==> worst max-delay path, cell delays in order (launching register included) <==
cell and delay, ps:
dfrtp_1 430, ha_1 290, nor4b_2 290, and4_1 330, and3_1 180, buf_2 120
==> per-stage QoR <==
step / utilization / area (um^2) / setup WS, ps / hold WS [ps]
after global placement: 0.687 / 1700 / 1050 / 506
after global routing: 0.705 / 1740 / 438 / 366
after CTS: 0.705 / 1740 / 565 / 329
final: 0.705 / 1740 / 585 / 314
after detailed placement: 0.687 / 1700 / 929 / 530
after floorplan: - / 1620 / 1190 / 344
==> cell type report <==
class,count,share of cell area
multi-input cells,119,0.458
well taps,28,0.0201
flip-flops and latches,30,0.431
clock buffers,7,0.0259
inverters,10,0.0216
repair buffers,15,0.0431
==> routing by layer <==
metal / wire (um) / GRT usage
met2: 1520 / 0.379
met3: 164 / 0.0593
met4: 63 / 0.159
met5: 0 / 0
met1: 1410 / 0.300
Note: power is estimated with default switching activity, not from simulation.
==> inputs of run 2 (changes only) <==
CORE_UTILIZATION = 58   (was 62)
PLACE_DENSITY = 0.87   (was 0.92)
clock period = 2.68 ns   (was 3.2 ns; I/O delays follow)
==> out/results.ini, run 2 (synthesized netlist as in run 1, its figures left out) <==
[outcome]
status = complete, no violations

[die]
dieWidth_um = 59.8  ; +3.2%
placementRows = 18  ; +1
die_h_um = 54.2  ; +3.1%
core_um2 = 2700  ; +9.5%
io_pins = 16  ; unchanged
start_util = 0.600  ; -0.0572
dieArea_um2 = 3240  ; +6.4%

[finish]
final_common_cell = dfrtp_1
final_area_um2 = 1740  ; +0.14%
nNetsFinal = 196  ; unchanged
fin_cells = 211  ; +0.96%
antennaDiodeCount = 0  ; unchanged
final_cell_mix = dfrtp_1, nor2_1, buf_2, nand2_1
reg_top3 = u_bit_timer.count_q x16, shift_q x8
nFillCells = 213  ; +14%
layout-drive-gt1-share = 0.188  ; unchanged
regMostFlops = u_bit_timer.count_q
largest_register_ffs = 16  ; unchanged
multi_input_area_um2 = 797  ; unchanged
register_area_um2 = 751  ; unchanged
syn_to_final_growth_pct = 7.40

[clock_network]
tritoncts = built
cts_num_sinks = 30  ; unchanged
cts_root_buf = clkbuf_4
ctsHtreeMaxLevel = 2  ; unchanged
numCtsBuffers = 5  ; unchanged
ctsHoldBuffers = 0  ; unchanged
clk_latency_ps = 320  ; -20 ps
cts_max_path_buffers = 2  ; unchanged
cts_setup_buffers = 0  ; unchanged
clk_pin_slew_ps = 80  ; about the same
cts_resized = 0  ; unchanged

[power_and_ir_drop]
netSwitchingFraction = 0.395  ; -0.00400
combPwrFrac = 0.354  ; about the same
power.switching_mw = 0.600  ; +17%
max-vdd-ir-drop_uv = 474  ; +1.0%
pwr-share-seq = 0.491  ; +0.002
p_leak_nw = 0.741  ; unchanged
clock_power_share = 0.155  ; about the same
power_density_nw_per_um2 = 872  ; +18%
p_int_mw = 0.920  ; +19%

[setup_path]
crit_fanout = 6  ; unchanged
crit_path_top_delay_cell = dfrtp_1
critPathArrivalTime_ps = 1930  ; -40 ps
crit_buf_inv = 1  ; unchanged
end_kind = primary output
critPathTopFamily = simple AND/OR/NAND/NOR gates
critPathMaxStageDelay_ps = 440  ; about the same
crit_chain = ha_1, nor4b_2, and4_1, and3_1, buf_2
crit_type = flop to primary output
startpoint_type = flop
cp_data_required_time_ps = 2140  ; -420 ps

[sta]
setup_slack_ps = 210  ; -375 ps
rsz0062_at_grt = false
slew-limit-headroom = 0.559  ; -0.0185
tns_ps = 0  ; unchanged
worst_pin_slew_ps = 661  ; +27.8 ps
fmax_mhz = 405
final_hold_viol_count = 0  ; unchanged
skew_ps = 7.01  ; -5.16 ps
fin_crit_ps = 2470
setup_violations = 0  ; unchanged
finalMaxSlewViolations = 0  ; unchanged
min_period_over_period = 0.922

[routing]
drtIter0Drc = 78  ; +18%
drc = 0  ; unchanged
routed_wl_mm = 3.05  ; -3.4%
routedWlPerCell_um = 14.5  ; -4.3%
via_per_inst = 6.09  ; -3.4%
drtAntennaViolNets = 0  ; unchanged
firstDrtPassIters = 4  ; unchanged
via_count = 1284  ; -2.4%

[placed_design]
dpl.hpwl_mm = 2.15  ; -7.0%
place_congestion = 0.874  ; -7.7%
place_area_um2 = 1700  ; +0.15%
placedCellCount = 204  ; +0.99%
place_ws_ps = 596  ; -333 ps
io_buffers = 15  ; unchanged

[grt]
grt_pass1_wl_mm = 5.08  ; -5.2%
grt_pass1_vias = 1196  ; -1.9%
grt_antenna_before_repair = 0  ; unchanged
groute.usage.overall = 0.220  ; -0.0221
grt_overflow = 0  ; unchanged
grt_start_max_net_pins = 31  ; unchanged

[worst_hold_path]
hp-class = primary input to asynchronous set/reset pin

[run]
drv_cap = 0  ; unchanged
$ cat config.mk
export PLATFORM = sky130hd
export DESIGN_NAME = tick_prescaler
export DESIGN_NICKNAME = d
export VERILOG_FILES = /design/src/rtl/tick_prescaler.sv
export SDC_FILE = /design/constraint.sdc
export NUM_CORES = 1
export LEC_CHECK = 0
export ABC_AREA = 1
export CORE_MARGIN = 3
export CORE_UTILIZATION = 40
export CTS_CLUSTER_SIZE = 16
export DETAILED_ROUTE_END_ITERATION = 8
export RECOVER_POWER = 100
export SYNTH_ARGS = -nofsm -noshare
export SYNTH_HDL_FRONTEND = slang
export SYNTH_SLANG_ARGS = --single-unit
$ cat constraint.sdc
create_clock -name clk -period 2 [get_ports clk]
set_input_delay 0.3 -clock clk [delete_from_list [all_inputs] [get_ports clk]]
set_output_delay 0.3 -clock clk [all_outputs]
set_load 0.02 [all_outputs]
$ cat src/rtl/tick_prescaler.sv
`default_nettype none
// =============================================================================
// Module   : tick_prescaler
// Brief    : Scan tick (ovf) and RTC tick (ovf_RTC) divider gated by an
//            IDLE/ARM/RUN control FSM. Macro RUNTIME_DIV_EN adds loadable divisors.
// Revision : 1.0
// =============================================================================
module tick_prescaler #(
    parameter int SCAN_DIV = 1000,
    parameter int RTC_DIV  = 1000,
    parameter int CNT_W    = 16
) (
    input  logic             clk,
    input  logic             reset,
    input  logic             en,
    input  logic             fast,
    input  logic             sync_clr,
`ifdef RUNTIME_DIV_EN
    input  logic [CNT_W-1:0] div_scan,
    input  logic [CNT_W-1:0] div_rtc,
    input  logic             div_load,
`endif
    output logic             ovf,
    output logic             ovf_RTC,
    output logic [CNT_W-1:0] rtc_phase,
    output logic             running
);

    typedef enum logic [1:0] {
        S_IDLE = 2'd0,
        S_ARM  = 2'd1,
        S_RUN  = 2'd2
    } state_t;

    localparam longint           c_cnt_max   = (longint'(1) << CNT_W) - 1;
    localparam bit               c_params_ok = (SCAN_DIV >= 1) && (longint'(SCAN_DIV) <= c_cnt_max) &&
                                               (RTC_DIV >= 1)  && (longint'(RTC_DIV) <= c_cnt_max);
    localparam logic [CNT_W-1:0] c_scan_div  = CNT_W'(SCAN_DIV);
    localparam logic [CNT_W-1:0] c_rtc_div   = CNT_W'(RTC_DIV);
    localparam logic [CNT_W-1:0] c_one       = CNT_W'(1);

    state_t           r_state;
    state_t           w_state_nxt;
    logic [CNT_W-1:0] r_scan_cnt;
    logic [CNT_W-1:0] r_rtc_cnt;
    logic             r_ovf;
    logic             r_ovf_rtc;
    logic             r_running;

    logic [CNT_W-1:0] w_scan_last;
    logic [CNT_W-1:0] w_rtc_div;
    logic [CNT_W-1:0] w_rtc_last;
    logic             w_load;
    logic             w_count;
    logic             w_scan_tc;
    logic             w_rtc_wrap;

`ifdef RUNTIME_DIV_EN
    logic [CNT_W-1:0] r_div_scan;
    logic [CNT_W-1:0] r_div_rtc;

    // Shadows never hold 0, so the "minus one" terminal values cannot wrap.
    always_ff @(posedge clk or negedge reset) begin
        if (!reset) begin
            r_div_scan <= c_scan_div;
            r_div_rtc  <= c_rtc_div;
        end else if (div_load) begin
            r_div_scan <= (div_scan == '0) ? c_one : div_scan;
            r_div_rtc  <= (div_rtc == '0) ? c_one : div_rtc;
        end
    end

    assign w_load      = div_load;
    assign w_scan_last = r_div_scan - c_one;
    assign w_rtc_div   = r_div_rtc;
`else
    assign w_load      = 1'b0;
    assign w_scan_last = c_scan_div - c_one;
    assign w_rtc_div   = c_rtc_div;
`endif

    assign w_rtc_last = fast ? '0 : (w_rtc_div - c_one);
    assign w_count    = (r_state == S_RUN) && en && !w_load;
    assign w_scan_tc  = (r_scan_cnt == w_scan_last);
    assign w_rtc_wrap = (r_rtc_cnt >= w_rtc_last);

    always_comb begin
        w_state_nxt = S_IDLE;
        case (r_state)
            S_IDLE:  w_state_nxt = en ? S_ARM : S_IDLE;
            S_ARM:   w_state_nxt = en ? S_RUN : S_IDLE;
            S_RUN:   w_state_nxt = en ? S_RUN : S_IDLE;
            default: w_state_nxt = S_IDLE;
        endcase
    end

    always_ff @(posedge clk or negedge reset) begin
        if (!reset) begin
            r_state    <= S_IDLE;
            r_running  <= 1'b0;
            r_scan_cnt <= '0;
            r_rtc_cnt  <= '0;
            r_ovf      <= 1'b0;
            r_ovf_rtc  <= 1'b0;
        end else begin
            r_state   <= w_state_nxt;
            r_running <= (w_state_nxt == S_RUN);
            if (!w_count) begin
                // Leaving RUN, arming, idling or reloading divisors: restart from zero.
                r_scan_cnt <= '0;
                r_rtc_cnt  <= '0;
                r_ovf      <= 1'b0;
                r_ovf_rtc  <= 1'b0;
            end else begin
                r_ovf_rtc <= 1'b0;
                if (w_scan_tc) begin
                    r_scan_cnt <= '0;
                    r_ovf      <= 1'b1;
                end else begin
                    r_scan_cnt <= r_scan_cnt + c_one;
                    r_ovf      <= 1'b0;
                end
                if (sync_clr) begin
                    r_rtc_cnt <= '0;
                end else if (w_scan_tc) begin
                    if (w_rtc_wrap) begin
                        r_rtc_cnt <= '0;
                        r_ovf_rtc <= 1'b1;
                    end else begin
                        r_rtc_cnt <= r_rtc_cnt + c_one;
                    end
                end
            end
        end
    end

    assign ovf       = r_ovf;
    assign ovf_RTC   = r_ovf_rtc;
    assign rtc_phase = r_rtc_cnt;
    assign running   = r_running;

    a_params_ok: assert property (@(posedge clk) disable iff (!reset) c_params_ok);

endmodule
`default_nettype wire

==> run_summary.xml <==
<?xml version="1.0" encoding="UTF-8"?>
<metrics>
  <group name="synthesis">
    <metric name="ys_async_sr_fraction" unit="">1.00</metric>
    <metric name="synth-seq-area-share" unit="">0.414</metric>
    <metric name="post_synth.cell_area_avg" unit="um2">7.60</metric>
    <metric name="post_synth_instance_area" unit="mm2">0.00223</metric>
    <metric name="post_synth_net_total" unit="">312</metric>
    <metric name="ys_seq_elements" unit="">37</metric>
    <metric name="ys.flop_type" unit="">sky130_fd_sc_hd__dfrtp_1</metric>
    <metric name="netlist.top_cell.by_area" unit="">sky130_fd_sc_hd__dfrtp_1</metric>
    <metric name="netlist_top_cells_area" unit="">sky130_fd_sc_hd__dfrtp_1 (41%), sky130_fd_sc_hd__nand2_1 (12%), sky130_fd_sc_hd__ha_1 (7.3%)</metric>
    <metric name="synth-edff-count" unit="">0</metric>
    <metric name="synthesis.yosys.warnings" unit="">0</metric>
    <metric name="post_synth_inst_count" unit="">294</metric>
    <metric name="synth.lib_cells_used.distinct" unit="">29</metric>
    <metric name="post-synth-top-area-fraction" unit="">0.414</metric>
  </group>
  <group name="sta">
    <metric name="unrepaired_setup_endpoints_after_global_routing" unit="">false</metric>
    <metric name="minimum_clock_period_after_layout" unit="ns">1.80</metric>
    <metric name="report.final.slew_viol_count" unit="">0</metric>
    <metric name="clock-skew-final" unit="ns">0.00484</metric>
    <metric name="worst-slew-pin-transition" unit="ns">1.13</metric>
    <metric name="finalHoldWorstSlack" unit="ns">0.464</metric>
    <metric name="min_period_over_period" unit="">0.900</metric>
    <metric name="max_freq" unit="GHz">0.556</metric>
    <metric name="timing.final.hold_violations" unit="">0</metric>
    <metric name="setup-tns-final" unit="ns">0</metric>
    <metric name="setup_viol" unit="">0</metric>
    <metric name="slew_headroom" unit="">0.244</metric>
  </group>
  <group name="routing">
    <metric name="postRouteWirelength" unit="um">4880</metric>
    <metric name="drt_wl_cell" unit="um">12.2</metric>
    <metric name="via_per_inst" unit="">4.82</metric>
    <metric name="vias" unit="">1932</metric>
    <metric name="ant_nets" unit="">0</metric>
    <metric name="drt_first_pass_iters" unit="">4</metric>
    <metric name="initialDrtViolationCount" unit="">83</metric>
    <metric name="remaining_drc_errors" unit="">0</metric>
  </group>
  <group name="final_layout">
    <metric name="final_cell_count_no_fill" unit="">401</metric>
    <metric name="num_antenna_cells" unit="">0</metric>
    <metric name="fillerInstances" unit="">525</metric>
    <metric name="syn2layout_area_growth" unit="%">19.4</metric>
    <metric name="final_layout_size_suffix_gt1_frac" unit="">0.106</metric>
    <metric name="design.final.nets" unit="">348</metric>
  </group>
  <group name="critical_path">
    <metric name="crit_path_start_kind" unit="">flip-flop</metric>
    <metric name="timing.critical_path.fanout_max" unit="">5</metric>
    <metric name="cp_data_arrival_time" unit="ns">1.50</metric>
    <metric name="slowest_delay" unit="ns">0.65</metric>
    <metric name="crit_chain" unit="">buf_4 &gt; dlygate4sd3_1</metric>
    <metric name="cp-end-kind" unit="">primary output</metric>
    <metric name="cell_with_the_biggest_individual_delay_on_the_critical_path" unit="">sky130_fd_sc_hd__dlygate4sd3_1</metric>
    <metric name="critPathKind" unit="">reg -&gt; out</metric>
    <metric name="worst_ep_required_time" unit="ns">1.70</metric>
  </group>
  <group name="clock_network">
    <metric name="clock_insertion_delay_worst_skew" unit="ns">0.28</metric>
    <metric name="postCtsSetupBuffers" unit="">0</metric>
    <metric name="cts.reportedPaths.clkPinSlew" unit="ns">0.07</metric>
    <metric name="tritoncts_clock_tree" unit="">yes</metric>
    <metric name="cts-htree-levels" unit="">2</metric>
    <metric name="cts.sinks" unit="">37</metric>
    <metric name="post_cts_resize_count" unit="">0</metric>
    <metric name="cts.path.max_buffers" unit="">2</metric>
    <metric name="cts-buffers-inserted" unit="">5</metric>
    <metric name="cts_root_buf" unit="">sky130_fd_sc_hd__clkbuf_8</metric>
  </group>
  <group name="floorplanning">
    <metric name="fp.dieW" unit="um">80.7</metric>
    <metric name="core_area" unit="mm2">0.00527</metric>
    <metric name="placementRows" unit="">26</metric>
    <metric name="initial_core_utilization" unit="">0.424</metric>
    <metric name="die_area" unit="mm2">0.00652</metric>
    <metric name="fp.dieH" unit="um">80.7</metric>
    <metric name="floorplan.io_pins" unit="">24</metric>
  </group>
  <group name="place">
    <metric name="dp_hpwl" unit="um">3820</metric>
    <metric name="gpl.final_weighted_congestion" unit="">0.887</metric>
    <metric name="port_buffers" unit="">23</metric>
    <metric name="placed_cells_incl_taps" unit="">392</metric>
  </group>
  <group name="power">
    <metric name="share_seq_of_total_power" unit="">0.554</metric>
    <metric name="ir_worst_vdd" unit="uV">256</metric>
    <metric name="leakagePower" unit="nW">1.30</metric>
    <metric name="netSwitchingFraction" unit="">0.242</metric>
    <metric name="power_switching" unit="uW">336</metric>
    <metric name="power_density" unit="mW/mm2">521</metric>
    <metric name="internal_power" unit="mW">1.05</metric>
    <metric name="clock_power_share" unit="">0.360</metric>
    <metric name="power_frac_comb" unit="">0.086</metric>
  </group>
  <group name="grt">
    <metric name="number_of_global_route_vias_before_repair" unit="">1846</metric>
    <metric name="grt-ovfl-total" unit="">0</metric>
    <metric name="grt_max_degree" unit="">20</metric>
    <metric name="first_pass_grt_wire_length" unit="um">8410</metric>
    <metric name="grt_antenna_before_repair" unit="">0</metric>
    <metric name="grt.total_usage" unit="">0.166</metric>
  </group>
  <group name="hold_path">
    <metric name="holdCritPathClass" unit="">reg -&gt; reg</metric>
  </group>
  <group name="run_status">
    <metric name="status" unit="">complete, no violations</metric>
  </group>
  <group name="job">
    <metric name="drv.max_cap_violation_count" unit="">0</metric>
  </group>
</metrics>
[power groups by stage]
stage | clock network, mW | logic [mW] | registers, mW
after detailed placement | 0 | 0.123 | 0.786
after CTS | 0.532 | 0.125 | 0.771
after floorplan | 0 | 0.0606 | 0.788
after global placement | 0 | 0.121 | 0.785
after global routing | 0.553 | 0.140 | 0.772
final | 0.501 | 0.119 | 0.770
[layout by cell type (no fill, tap or decap)]
master	netlist	layout
sky130_fd_sc_hd__xnor2_1	3	3
sky130_fd_sc_hd__nor2_1	41	43
sky130_fd_sc_hd__o21a_1	1	1
sky130_fd_sc_hd__clkinv_1	1	1
sky130_fd_sc_hd__clkbuf_8	0	5
sky130_fd_sc_hd__o21ai_0	2	2
sky130_fd_sc_hd__nor3b_1	3	4
sky130_fd_sc_hd__ha_1	13	13
sky130_fd_sc_hd__dfrtp_1	37	37
sky130_fd_sc_hd__nor3_1	13	14
sky130_fd_sc_hd__nand2_2	4	3
sky130_fd_sc_hd__inv_1	34	34
sky130_fd_sc_hd__nand3_2	1	1
sky130_fd_sc_hd__clkdlybuf4s50_1	0	3
sky130_fd_sc_hd__nor4_1	3	3
sky130_fd_sc_hd__nand4_1	1	1
sky130_fd_sc_hd__buf_12	0	1
sky130_fd_sc_hd__xor2_1	6	6
sky130_fd_sc_hd__nor2_2	12	10
sky130_fd_sc_hd__nand4_2	1	1
sky130_fd_sc_hd__inv_2	4	4
sky130_fd_sc_hd__clkbuf_1	0	4
sky130_fd_sc_hd__nand2_1	71	72
sky130_fd_sc_hd__buf_4	1	9
sky130_fd_sc_hd__dlygate4sd3_1	0	20
sky130_fd_sc_hd__a21oi_1	2	3
sky130_fd_sc_hd__nand3_1	31	31
sky130_fd_sc_hd__and3_1	1	1
sky130_fd_sc_hd__nor2_4	1	1
[registers in the layout, indices dropped and copies added (netlist names)]
register and count:
ovf 1, ovf_RTC 1, r_scan_cnt 16, r_state 2, rtc_phase 16, running 1
[worst max-delay path, delay by kind of cell, from the launching register on]
kind | cells | cell delay, ns
buffers and inverters | 2 | 0.82
DFF | 1 | 0.41
[layout make-up]
| cell class | instances | area (um2) | area share |
|---|---|---|---|
| timing repair buffer | 34 | 322 | 0.120 |
| sequential | 37 | 926 | 0.347 |
| clock buffer | 8 | 80.1 | 0.0300 |
| tap | 70 | 87.6 | 0.0328 |
| multi-input combinational | 213 | 1110 | 0.415 |
| inverter | 39 | 146 | 0.0549 |
[repair_timing]
action                     CTS  global route
hold buffers                 1             0
setup endpoints to repair    0             0
hold endpoints to repair    18             0
[layer usage]
metal,up-vias,wire (um),track usage
li1,997,-,-
met1,894,2200,0.203
met2,32,2430,0.291
met3,9,179,0.0366
met4,0,68,0.0490
met5,-,0,0
[stage by stage]
step	setup WS, ns	power, mW	utilization	cell area, um2
2_1_floorplan	0.418	0.849	-	2230
3_3_place_gp	0.0116	0.905	0.494	2600
3_5_place_dp	-0.00579	0.909	0.494	2600
4_1_cts	0.248	1.43	0.511	2690
5_1_grt	0.118	1.47	0.506	2670
6_report	0.200	1.39	0.506	2670
[path summary, 6_finish.rpt]
check / startpoint / to / slack, ns / cells past startpoint
setup / recovery: rtc_phase[6]$_DFFE_PN0P_ / rtc_phase[6] / 0.20 / 2
hold / removal: r_scan_cnt[0]$_DFF_PN0_ / r_scan_cnt[0]$_DFF_PN0_ / 0.46 / 1
setup reg to reg: rtc_phase[7]$_DFFE_PN0P_ / rtc_phase[0]$_DFFE_PN0P_ / 0.36 / 9
hold reg to reg: r_scan_cnt[0]$_DFF_PN0_ / r_scan_cnt[0]$_DFF_PN0_ / 0.46 / 1
max in group asynchronous: reset / running$_DFF_PN0_ / 0.57 / 2
min in group asynchronous: reset / rtc_phase[11]$_DFFE_PN0P_ / 0.75 / 2
[synthesized netlist by cell type, types with 2 or more instances]
cell,number
sky130_fd_sc_hd__nor2_1,41
sky130_fd_sc_hd__inv_1,34
sky130_fd_sc_hd__a21oi_1,2
sky130_fd_sc_hd__nand2_2,4
sky130_fd_sc_hd__nor3_1,13
sky130_fd_sc_hd__nor3b_1,3
sky130_fd_sc_hd__nand3_1,31
sky130_fd_sc_hd__inv_2,4
sky130_fd_sc_hd__xnor2_1,3
sky130_fd_sc_hd__o21ai_0,2
sky130_fd_sc_hd__nor2_2,12
sky130_fd_sc_hd__xor2_1,6
sky130_fd_sc_hd__ha_1,13
sky130_fd_sc_hd__buf_2,3
sky130_fd_sc_hd__nand2_1,71
sky130_fd_sc_hd__nor4_1,3
sky130_fd_sc_hd__dfrtp_1,37
[logic make-up after synthesis]
logic type	count (synthesis)	synth area share
AND/OR/NAND/NOR	185	0.381
buffers and inverters	44	0.0806
flip-flops	37	0.414
adder cells (fa/ha/maj)	13	0.0728
XOR/XNOR	9	0.0353
AO/OA/AOI/OAI	6	0.0162
Note: power is estimated with default switching activity, not from simulation.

┄┄┄┄┄┄

**What you have to do:**
Scan the preceding records line by line, and state how many lines contain "delays". Nothing else belongs in the answer.

**Solution to the problem:**
2